1. Technical Field
The present invention relates to a hydrogen generating apparatus and to a fuel cell power generation system.
2. Description of the Related Art
A fuel cell is an apparatus that converts the chemical energies of fuel (hydrogen, LNG, LPG, methanol, etc.) and air directly into electricity and heat, by means of electrochemical reactions. In contrast to conventional power generation techniques, which employ the processes of burning fuel, generating vapor, driving turbines, and driving power generators, the utilization of fuel cells does not entail combustion processes or driving apparatus. As such, the fuel cell is the result of new technology for generating power that offers high efficiency and few environmental problems.
FIG. 1 is a diagram illustrating the operating principle of a fuel cell.
Referring to FIG. 1, a fuel cell 100 may include a fuel electrode 110 as an anode and an air electrode 130 as a cathode. The fuel electrode 110 receives molecular hydrogen (H2), which is dissociated into hydrogen ions (H+) and electrons (e−). The hydrogen ions move past a membrane 120 towards the air electrode 130. This membrane 120 corresponds to an electrolyte layer. The electrons move through an external circuit 140 to generate an electric current. The hydrogen ions and the electrons combine with the oxygen in the air at the air electrode 130 to generate water. The following Reaction Scheme 1 represents the chemical reactions described above.

In short, the fuel cell can function as a battery, as the electrons dissociated from the fuel electrode 110 generate a current that passes through the external circuit. Such a fuel cell 100 is a relatively pollution-free power source, because it does not produce any polluting emissions such as SOx, NOx, etc., and produces only little amounts of carbon dioxide. The fuel cell may also offer several other advantages, such as low noise and little vibration, etc.
In order for the fuel cell 100 to generate electrons at the fuel electrode 110, a hydrogen generating apparatus may be needed, which modifies a regular fuel containing hydrogen atoms into a gas having a high hydrogen content, as required by the fuel cell 100.
A hydrogen storage tank can be used, as a commonly known substitute for the hydrogen generating apparatus, but the tank apparatus occupies a large volume and has to be kept with special care. In order for the fuel cell to suitably accommodate the demands in current portable electronic devices (e.g. cell phones, laptops, etc.) for high-capacity power supply apparatus, the fuel cell needs to have a small volume while providing high performance.
FIG. 2 is a perspective view schematically illustrating a hydrogen generating apparatus supplying hydrogen to the fuel cell 100 illustrated in FIG. 1. The hydrogen generating apparatus 200 may include an electrolyte bath 210, first electrodes 220, second electrodes 230, and a control unit 240. For better understanding and more convenient explanation, the following descriptions will assume that the first electrodes 220 are of made magnesium (Mg) and the second electrodes 230 are made of stainless steel.
The electrolyte bath 210 may contain an electrolyte solution 215. The hydrogen generating apparatus 200 may use the electrolyte solution 215 to generate hydrogen gas.
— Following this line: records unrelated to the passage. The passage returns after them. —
**src/rtl/alarm_pkg.sv**
```systemverilog
package alarm_pkg;
  localparam int HOUR_W = 4;
  localparam int MIN_W  = 6;

  typedef struct packed {
    logic              pm;
    logic [HOUR_W-1:0] hr;
    logic [MIN_W-1:0]  mn;
  } alarm_time_t;

  localparam alarm_time_t TIME_ZERO = '{pm: 1'b0, hr: '0, mn: '0};
endpackage

```
**src/rtl/alarm_time_cmp.sv**
```systemverilog
module alarm_time_cmp
  import alarm_pkg::*;
(
  input  alarm_time_t now_t,
  input  alarm_time_t set_t,
  input  logic        armed,
  output logic        hit
);
  logic same_hr, same_mn, same_pm;

  always_comb begin
    same_hr = (now_t.hr == set_t.hr);
    same_mn = (now_t.mn == set_t.mn);
    same_pm = (now_t.pm == set_t.pm);
    hit     = armed & same_hr & same_mn & same_pm;
  end
endmodule

```
**src/rtl/alarm_slot.sv**
```systemverilog
module alarm_slot
  import alarm_pkg::*;
(
  input  logic        clk,
  input  logic        rst_n,
  input  logic        sw_en,
  input  logic        ld,
  input  alarm_time_t ld_time,
  input  logic        pm_tog,
  input  alarm_time_t now_t,
  input  logic        snooze,
  output logic        match,
  output logic        en_stat
);
  alarm_time_t stored_q;
  logic        en_q;
  logic        hit;
  logic        hit_q;
  logic        match_q;
  logic        hit_start;

  // Stored setting: load has priority over pm toggle
  always_ff @(posedge clk or negedge rst_n) begin
    if (!rst_n) begin
      stored_q <= TIME_ZERO;
    end else if (ld) begin
      stored_q <= ld_time;
    end else if (pm_tog) begin
      stored_q.pm <= ~stored_q.pm;
    end
  end


  load_store_chk: assert property (@(posedge clk) disable iff (!rst_n)
    ld |=> stored_q == $past(ld_time));


  pm_flip_chk: assert property (@(posedge clk) disable iff (!rst_n)
    (pm_tog && !ld) |=> stored_q.pm != $past(stored_q.pm));

  // Registered enable switch
  always_ff @(posedge clk or negedge rst_n) begin
    if (!rst_n) en_q <= 1'b0;
    else        en_q <= sw_en;
  end


  en_follow_chk: assert property (@(posedge clk) disable iff (!rst_n)
    1'b1 |=> en_q == $past(sw_en));

  alarm_time_cmp u_cmp (
    .now_t (now_t),
    .set_t (stored_q),
    .armed (en_q),
    .hit   (hit)
  );

  // Edge detect on equality so a flag cleared mid-minute stays clear
  always_ff @(posedge clk or negedge rst_n) begin
    if (!rst_n) hit_q <= 1'b0;
    else        hit_q <= hit;
  end

  assign hit_start = hit & ~hit_q;

  always_ff @(posedge clk or negedge rst_n) begin
    if (!rst_n)         match_q <= 1'b0;
    else if (snooze)    match_q <= 1'b0;
    else if (hit_start) match_q <= 1'b1;
  end


  match_set_chk: assert property (@(posedge clk) disable iff (!rst_n)
    (hit && !hit_q && !snooze) |=> match_q);


  match_hold_chk: assert property (@(posedge clk) disable iff (!rst_n)
    (match_q && !snooze) |=> match_q);


  snooze_clear_chk: assert property (@(posedge clk) disable iff (!rst_n)
    snooze |=> !match_q);


  disabled_quiet_chk: assert property (@(posedge clk) disable iff (!rst_n)
    (!en_q && !match_q) |=> !match_q);


  no_refire_chk: assert property (@(posedge clk) disable iff (!rst_n)
    (hit_q && !match_q) |=> !match_q);

  assign match   = match_q;
  assign en_stat = en_q;
endmodule

```
**src/rtl/alarm_bank.sv**
```systemverilog
module alarm_bank
  import alarm_pkg::*;
#(
  parameter int NUM_SLOTS = 4
) (
  input  logic                 clk,
  input  logic                 rst_n,
  input  logic [HOUR_W-1:0]    cur_hour,
  input  logic [MIN_W-1:0]     cur_min,
  input  logic                 cur_pm,
  input  logic [NUM_SLOTS-1:0] ld_slot,
  input  logic [HOUR_W-1:0]    ld_hour,
  input  logic [MIN_W-1:0]     ld_min,
  input  logic                 ld_pm,
  input  logic [NUM_SLOTS-1:0] pm_toggle,
  input  logic [NUM_SLOTS-1:0] sw_enable,
  input  logic                 snooze,
  output logic [NUM_SLOTS-1:0] match_o,
  output logic [NUM_SLOTS-1:0] enable_o
);
  alarm_time_t now_t;
  alarm_time_t ld_time;

  always_comb begin
    now_t.pm   = cur_pm;
    now_t.hr   = cur_hour;
    now_t.mn   = cur_min;
    ld_time.pm = ld_pm;
    ld_time.hr = ld_hour;
    ld_time.mn = ld_min;
  end

  for (genvar g = 0; g < NUM_SLOTS; g++) begin : g_slot
    alarm_slot u_slot (
      .clk     (clk),
      .rst_n   (rst_n),
      .sw_en   (sw_enable[g]),
      .ld      (ld_slot[g]),
      .ld_time (ld_time),
      .pm_tog  (pm_toggle[g]),
      .now_t   (now_t),
      .snooze  (snooze),
      .match   (match_o[g]),
      .en_stat (enable_o[g])
    );
  end


  reset_quiet_chk: assert property (@(posedge clk)
    !rst_n |-> (match_o == '0 && enable_o == '0));
endmodule

```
The electrolyte bath 210 may further include a hydrogen outlet 250, through which hydrogen may be discharged, and a gas-liquid separation membrane 260 placed at one end of the hydrogen outlet 250 connected with the electrolyte bath 210 that permits the discharge of hydrogen while preventing the discharge of the electrolyte solution 215.
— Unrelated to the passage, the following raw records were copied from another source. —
**src/rtl/hzd_pkg.sv**
```systemverilog
package hzd_pkg;
  // Why the ID/EX entry is being replaced with a no-op this cycle.
  typedef enum logic [1:0] {
    CAUSE_NONE     = 2'd0,
    CAUSE_LOAD_USE = 2'd1,
    CAUSE_BRANCH   = 2'd2
  } hzd_cause_e;
endpackage

```
**src/rtl/hzd_fwd_unit.sv**
```systemverilog
// Compares each source field of the decoding instruction against the
// EX/MEM destination; one comparator per source.
module hzd_fwd_unit #(
  parameter int REG_W = 5,
  parameter int N_SRC = 2
) (
  input  logic [REG_W-1:0] src_reg [N_SRC],
  input  logic [REG_W-1:0] mem_dst,
  input  logic             mem_wr,
  output logic [N_SRC-1:0] hit
);
  logic live;
  assign live = mem_wr && (mem_dst != '0);

  for (genvar i = 0; i < N_SRC; i++) begin : g_cmp
    assign hit[i] = live && (src_reg[i] == mem_dst);
  end
endmodule

```
**src/rtl/hzd_stall_unit.sv**
```systemverilog
// Load-use detector with a one-cycle limit; a flush drops the stall.
module hzd_stall_unit (
  input  logic clk,
  input  logic rst,
  input  logic mem_load,
  input  logic any_hit,
  input  logic flushing,
  output logic stall
);
  logic stalled_q;

  assign stall = mem_load && any_hit && !stalled_q && !flushing;

  always_ff @(posedge clk) begin
    if (rst) stalled_q <= 1'b0;
    else     stalled_q <= stall;
  end
endmodule

```
**src/rtl/hzd_redirect.sv**
```systemverilog
// Taken-branch squash sequencer: FLUSH_CYC cycles of flush per accepted branch.
module hzd_redirect #(
  parameter int FLUSH_CYC = 2
) (
  input  logic clk,
  input  logic rst,
  input  logic br_taken,
  output logic accept,
  output logic flushing
);
  localparam int CNT_W = $clog2(FLUSH_CYC + 1);
  localparam logic [CNT_W-1:0] RELOAD = CNT_W'(FLUSH_CYC - 1);

  logic [CNT_W-1:0] left_q;
  logic             refilling;

  assign refilling = (left_q != '0);
  assign accept    = br_taken && !refilling;
  assign flushing  = accept || refilling;

  always_ff @(posedge clk) begin
    if (rst)            left_q <= '0;
    else if (accept)    left_q <= RELOAD;
    else if (refilling) left_q <= left_q - 1'b1;
  end
endmodule

```
**src/rtl/hzd_ctrl3.sv**
```systemverilog
module hzd_ctrl3
  import hzd_pkg::*;
#(
  parameter int REG_W     = 5,
  parameter int CTRL_W    = 8,
  parameter int PC_W      = 16,
  parameter int PC_STEP   = 4,
  parameter int FLUSH_CYC = 2
) (
  input  logic              clk,
  input  logic              rst,
  input  logic [REG_W-1:0]  dec_rt,
  input  logic [REG_W-1:0]  dec_rd,
  input  logic [CTRL_W-1:0] dec_ctrl,
  input  logic [REG_W-1:0]  mem_dst,
  input  logic              mem_wr,
  input  logic              mem_load,
  input  logic              br_taken,
  input  logic [PC_W-1:0]   br_target,
  output logic              fwd_a,
  output logic              fwd_b,
  output logic              pc_hold,
  output logic              bubble,
  output logic              flush,
  output logic [CTRL_W-1:0] ex_ctrl,
  output logic [PC_W-1:0]   pc
);
  localparam int N_SRC = 2;
  localparam logic [PC_W-1:0] STEP = PC_W'(PC_STEP);

  logic [REG_W-1:0] srcs [N_SRC];
  logic [N_SRC-1:0] hit;
  logic             stall, accept, flushing;
  hzd_cause_e       cause;

  assign srcs[0] = dec_rt;
  assign srcs[1] = dec_rd;

  hzd_fwd_unit #(.REG_W(REG_W), .N_SRC(N_SRC)) fwd_i (
    .src_reg(srcs), .mem_dst(mem_dst), .mem_wr(mem_wr), .hit(hit)
  );

  hzd_redirect #(.FLUSH_CYC(FLUSH_CYC)) redir_i (
    .clk(clk), .rst(rst), .br_taken(br_taken),
    .accept(accept), .flushing(flushing)
  );

  hzd_stall_unit stall_i (
    .clk(clk), .rst(rst), .mem_load(mem_load), .any_hit(|hit),
    .flushing(flushing), .stall(stall)
  );

  always_comb begin
    if (flushing)   cause = CAUSE_BRANCH;
    else if (stall) cause = CAUSE_LOAD_USE;
    else            cause = CAUSE_NONE;
  end

  assign fwd_a   = hit[0] && !stall;
  assign fwd_b   = hit[1] && !stall;
  assign pc_hold = (cause == CAUSE_LOAD_USE);
  assign bubble  = (cause != CAUSE_NONE);
  assign flush   = (cause == CAUSE_BRANCH);

  // ID/EX control register: an all-zero word is the no-op.
  always_ff @(posedge clk) begin
    if (rst)         ex_ctrl <= '0;
    else if (bubble) ex_ctrl <= '0;
    else             ex_ctrl <= dec_ctrl;
  end

  always_ff @(posedge clk) begin
    if (rst)          pc <= '0;
    else if (accept)  pc <= br_target;
    else if (!pc_hold) pc <= pc + STEP;
  end
endmodule

```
The electrolyte bath 210 can contain the first electrodes 220 and the second electrodes 230. The first and second electrodes 220, 230 may be completely or partially immersed in the electrolyte solution 215.
FIG. 3A is a cross sectional view of the hydrogen generating apparatus illustrated in FIG. 2 when the hydrogen outlet faces a direction opposite the direction of gravity, while FIG. 3B is a cross sectional view of the hydrogen generating apparatus illustrated in FIG. 2 when the hydrogen outlet faces the same direction as the direction of gravity.
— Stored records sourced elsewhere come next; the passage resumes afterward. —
===== src/rtl/lam_pkg.sv =====
package lam_pkg;
  localparam int OP_W = 6;

  typedef enum logic [OP_W-1:0] {
    OP_LDB  = 6'd32,
    OP_LDH  = 6'd33,
    OP_LDL  = 6'd34,
    OP_LDW  = 6'd35,
    OP_LDBU = 6'd36,
    OP_LDHU = 6'd37,
    OP_LDR  = 6'd38,
    OP_LDLK = 6'd48
  } ld_op_e;

  typedef enum logic [2:0] {
    SHP_NONE,
    SHP_BYTE,
    SHP_HALF,
    SHP_WORD,
    SHP_LEFT,
    SHP_RIGHT
  } ld_shape_e;

  typedef struct packed {
    ld_shape_e shape;
    logic      sext;
  } ld_ctl_t;

  function automatic ld_ctl_t decode_op(input logic [OP_W-1:0] op);
    ld_ctl_t c;
    c.shape = SHP_NONE;
    c.sext  = 1'b0;
    case (op)
      OP_LDB:          begin c.shape = SHP_BYTE; c.sext = 1'b1; end
      OP_LDBU:         c.shape = SHP_BYTE;
      OP_LDH:          begin c.shape = SHP_HALF; c.sext = 1'b1; end
      OP_LDHU:         c.shape = SHP_HALF;
      OP_LDW, OP_LDLK: c.shape = SHP_WORD;
      OP_LDL:          c.shape = SHP_LEFT;
      OP_LDR:          c.shape = SHP_RIGHT;
      default:         c.shape = SHP_NONE;
    endcase
    return c;
  endfunction
endpackage


===== src/rtl/lam_extract.sv =====
module lam_extract #(
  parameter int NB = 4,
  localparam int W  = 8 * NB,
  localparam int OW = $clog2(NB),
  localparam int NH = NB / 2
) (
  input  logic [W-1:0]  word,
  input  logic [OW-1:0] ofs,
  input  logic          half,
  input  logic          sext,
  output logic [W-1:0]  data
);
  logic [7:0]  byte_sel;
  logic [15:0] half_sel;

  always_comb begin
    byte_sel = '0;
    for (int i = 0; i < NB; i++)
      if (ofs == OW'(NB - 1 - i)) byte_sel = word[i*8 +: 8];
  end

  always_comb begin
    half_sel = '0;
    for (int h = 0; h < NH; h++)
      if ((ofs >> 1) == OW'(NH - 1 - h)) half_sel = word[h*16 +: 16];
  end

  always_comb begin
    if (half)
      data = {{(W-16){sext & half_sel[15]}}, half_sel};
    else
      data = {{(W-8){sext & byte_sel[7]}}, byte_sel};
  end
endmodule


===== src/rtl/lam_merge.sv =====
module lam_merge #(
  parameter int NB = 4,
  localparam int W  = 8 * NB,
  localparam int OW = $clog2(NB)
) (
  input  logic [W-1:0]  word,
  input  logic [W-1:0]  old,
  input  logic [OW-1:0] ofs,
  input  logic          left,
  output logic [W-1:0]  data
);
  // Lane j counts from the most significant byte (j = 0).
  for (genvar g = 0; g < NB; g++) begin : g_lane
    localparam int J = g;
    logic [7:0] lane;
    always_comb begin
      lane = old[(NB-1-J)*8 +: 8];
      for (int k = 0; k < NB; k++) begin
        if (ofs == OW'(k)) begin
          if (left) begin
            if (J + k < NB)
              lane = word[(NB-1-((J + k < NB) ? J + k : 0))*8 +: 8];
          end else begin
            if (J + k >= NB)
              lane = word[(NB-1-((J + k >= NB) ? J + k - NB : 0))*8 +: 8];
          end
        end
      end
    end
    assign data[(NB-1-J)*8 +: 8] = lane;
  end
endmodule


===== src/rtl/lam_out_reg.sv =====
module lam_out_reg #(
  parameter int PW = 38
) (
  input  logic          clk,
  input  logic          rst_n,
  input  logic          in_valid,
  output logic          in_ready,
  input  logic [PW-1:0] in_pay,
  output logic          out_valid,
  input  logic          out_ready,
  output logic [PW-1:0] out_pay
);
  assign in_ready = !out_valid || out_ready;

  always_ff @(posedge clk or negedge rst_n) begin
    if (!rst_n) begin
      out_valid <= 1'b0;
      out_pay   <= '0;
    end else if (in_ready) begin
      out_valid <= in_valid;
      if (in_valid) out_pay <= in_pay;
    end
  end
endmodule


===== src/rtl/lam_unit.sv =====
module lam_unit
  import lam_pkg::*;
#(
  parameter int NB = 4,
  parameter int RW = 5,
  localparam int W  = 8 * NB,
  localparam int OW = $clog2(NB),
  localparam int PW = W + RW + 1
) (
  input  logic            clk,
  input  logic            rst_n,
  input  logic            in_valid,
  output logic            in_ready,
  input  logic [W-1:0]    in_word,
  input  logic [OW-1:0]   in_ofs,
  input  logic [OP_W-1:0] in_op,
  input  logic [W-1:0]    in_old,
  input  logic [RW-1:0]   in_dst,
  output logic            out_valid,
  input  logic            out_ready,
  output logic [W-1:0]    out_data,
  output logic [RW-1:0]   out_dst,
  output logic            out_wen
);
  ld_ctl_t    ctl;
  logic [W-1:0] ext_data, mrg_data;
  logic [W-1:0] res;
  logic       wen;

  assign ctl = decode_op(in_op);

  lam_extract #(.NB(NB)) u_ext (
    .word (in_word),
    .ofs  (in_ofs),
    .half (ctl.shape == SHP_HALF),
    .sext (ctl.sext),
    .data (ext_data)
  );

  lam_merge #(.NB(NB)) u_mrg (
    .word (in_word),
    .old  (in_old),
    .ofs  (in_ofs),
    .left (ctl.shape == SHP_LEFT),
    .data (mrg_data)
  );

  always_comb begin
    case (ctl.shape)
      SHP_BYTE, SHP_HALF:  res = ext_data;
      SHP_WORD:            res = in_word;
      SHP_LEFT, SHP_RIGHT: res = mrg_data;
      default:             res = '0;
    endcase
  end

  assign wen = (ctl.shape != SHP_NONE) && (in_dst != '0);

  lam_out_reg #(.PW(PW)) u_out (
    .clk       (clk),
    .rst_n     (rst_n),
    .in_valid  (in_valid),
    .in_ready  (in_ready),
    .in_pay    ({res, in_dst, wen}),
    .out_valid (out_valid),
    .out_ready (out_ready),
    .out_pay   ({out_data, out_dst, out_wen})
  );
endmodule


===== config.mk =====
export PLATFORM = sky130hd
export DESIGN_NAME = lam_unit
export DESIGN_NICKNAME = d
export VERILOG_FILES = /design/src/rtl/lam_pkg.sv /design/src/rtl/lam_extract.sv /design/src/rtl/lam_merge.sv /design/src/rtl/lam_out_reg.sv /design/src/rtl/lam_unit.sv
export SDC_FILE = /design/constraint.sdc
export NUM_CORES = 1
export LEC_CHECK = 0
export BUFFER_PORTS_ARGS = -buffer_cell sky130_fd_sc_hd__buf_2
export CELL_PAD_IN_SITES_DETAIL_PLACEMENT = 1
export CELL_PAD_IN_SITES_GLOBAL_PLACEMENT = 1
export CORE_UTILIZATION = 44
export CTS_BUF_LIST = sky130_fd_sc_hd__clkbuf_4 sky130_fd_sc_hd__clkbuf_8
export DETAILED_ROUTE_END_ITERATION = 7
export GPL_ROUTABILITY_DRIVEN = 0
export PLACE_DENSITY = 0.85
export SLEW_MARGIN = 20
export SYNTH_ARGS = -nofsm -noshare
export SYNTH_HDL_FRONTEND = slang
export SYNTH_HIERARCHICAL = 1
export SYNTH_SLANG_ARGS = --single-unit

===== constraint.sdc =====
create_clock -name clk -period 2.1 [get_ports clk]
set_clock_uncertainty 0.05 [all_clocks]
set_input_delay 0.21 -clock clk [delete_from_list [all_inputs] [get_ports clk]]
set_output_delay 0.21 -clock clk [all_outputs]
set_load 0.1 [all_outputs]

Yosys cells after proc, flatten, opt, wreduce, memory -nomap -nowiden:

Cells that the tools add are included.

* eq/ne operators: 16
* multiplexer cells: 42
* bitwise logic cells: 2
* reduce and logical (&&, ||, !) cells: 14

Operators with widths (number)
* 2-to-1 mux 8 bit: 36
* one-hot mux 32 bit (3 select lines): 1
* == test 6 bit (second input constant): 8
* 2-to-1 mux 16 bit: 2
* 2-to-1 mux 32 bit: 1
* one-hot mux 3 bit (5 select lines): 1
* OR reduction 2 bit: 6
* == test 3 x 2 -> 1 bit (second input constant): 2
* == test 3 bit (second input constant): 2
* nonzero test 5 bit: 1
* == test 2 bit (second input constant): 2
* logical NOT 2 bit: 2
* == test 3 x 1 -> 1 bit (second input constant): 1
* nonzero test 3 bit: 1
* AND 1 bit: 2
* == test 2 x 1 -> 1 bit (second input constant): 1
* AND reduction 2 bit: 1
* logical AND 1 bit: 1
* logical NOT 1 bit: 1
* logical OR 1 bit: 1
* 2-to-1 mux 1 bit: 1

* flip-flop bits (word level): 39
* input bits: 81
* output and inout port bits: 40
* word-level logic and storage cells: 76

Depth between registers and ports, before layout:

* word-level depth: 13
* mapped depth: 12
* mapped depth without buffers: 9

Modules after synthesis:

Netlist, hierarchy kept.

By module, submodules not included
* lam_merge: times used 1, cells each 242, area each 1561.5 sq um, seq. area each 0.0 sq um
* lam_out_reg: times used 1, cells each 84, area each 1551.5 sq um, seq. area each 975.9 sq um
* lam_unit: times used 1, cells each 84, area each 686.9 sq um, seq. area each 0.0 sq um
* lam_extract: times used 1, cells each 49, area each 530.5 sq um, seq. area each 0.0 sq um

Worst setup path before layout:

No wires, ideal clock.

* kind: input port to flip-flop
* start point: input port in_op[3]
* end point: register u_out.out_pay[28]
* setup time: 0.125 ns
* arrival: 2.702 ns
* data required time: 1.925 ns
* setup slack: -0.778 ns
* cell stages on the path: 10
* path buffers: 2
* cells stage by stage: nand2b_1 -> nor4b_2 -> buf_2 -> nor2b_1 -> buf_6 -> mux2i_1 -> a21oi_1 -> a221o_1 -> a221o_1 -> mux2_4

* word-level cells in the longest chain between the ends: 13
* elaborated cells between the ends (all ways): 33
* classes of those cells: eq/ne (13); mux (12); bitwise (2); reduce/logical (6)

Ends and longest elaborated chain
* start: declaration: line lam_unit.sv:16 `input logic [OP_W-1:0] in_op,`
* == test 6 bit: line lam_pkg.sv:33 `case (op)`
* OR reduction 2 bit (on tied branches)
* one-hot mux 3 bit (5 select lines) (*): line lam_pkg.sv:33
* == test 3 bit (*): line lam_unit.sv:44 `.left (ctl.shape == SHP_LEFT),`
* 2-to-1 mux 8 bit: line lam_merge.sv:20 `if (left) begin`
* 2-to-1 mux 8 bit: line lam_merge.sv:19 `if (ofs == OW'(k)) begin`
* 2-to-1 mux 8 bit: line lam_merge.sv:20
* 2-to-1 mux 8 bit: line lam_merge.sv:19
* 2-to-1 mux 8 bit: line lam_merge.sv:20
* 2-to-1 mux 8 bit: line lam_merge.sv:19
* 2-to-1 mux 8 bit: line lam_merge.sv:20
* 2-to-1 mux 8 bit (*): line lam_merge.sv:19
* via mrg_data[22]: line lam_unit.sv:26 `logic [W-1:0] ext_data, mrg_data;`
* one-hot mux 32 bit (3 select lines) (*): line lam_unit.sv:49 `case (ctl.shape)`
* via res[22]: line lam_unit.sv:27 `logic [W-1:0] res;`
* end signal: assignment: line lam_out_reg.sv:21 `if (in_valid) out_pay <= in_pay;`
* end: declaration: line lam_out_reg.sv:11 `output logic [PW-1:0] out_pay`

Mark *: on every way through the listed nets, which the timed path passes. The rest lies on a longest branch.
A chain may end at the register's enable or synchronous reset.

Final worst setup path:

* start point: input port in_op[3]
* end point: register u_out.out_pay[15]

Same word-level chain as after synthesis.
Referring to FIGS. 3A and 3B, changing the orientation of the hydrogen generating apparatus 200, in which the positions of the first electrodes and second electrodes 220, 230 are fixed, can lead to a difference in reaction area between the electrolyte solution 215 and the electrodes, and hence to a difference in the amount of hydrogen generated. In FIG. 3B, an area of each electrode corresponding to “A” may not contact the electrolyte solution 215. Thus, the amount of hydrogen generated in a given period of time may differ, making it difficult to supply a constant amount of hydrogen to the fuel cell 100.
A method of resolving this difficulty can be to supply the electrolyte solution in the lower portions to the upper portions using a pump. However, this would require the use of a separate pump and valves, and thus would run counter to efforts for providing compact sizes.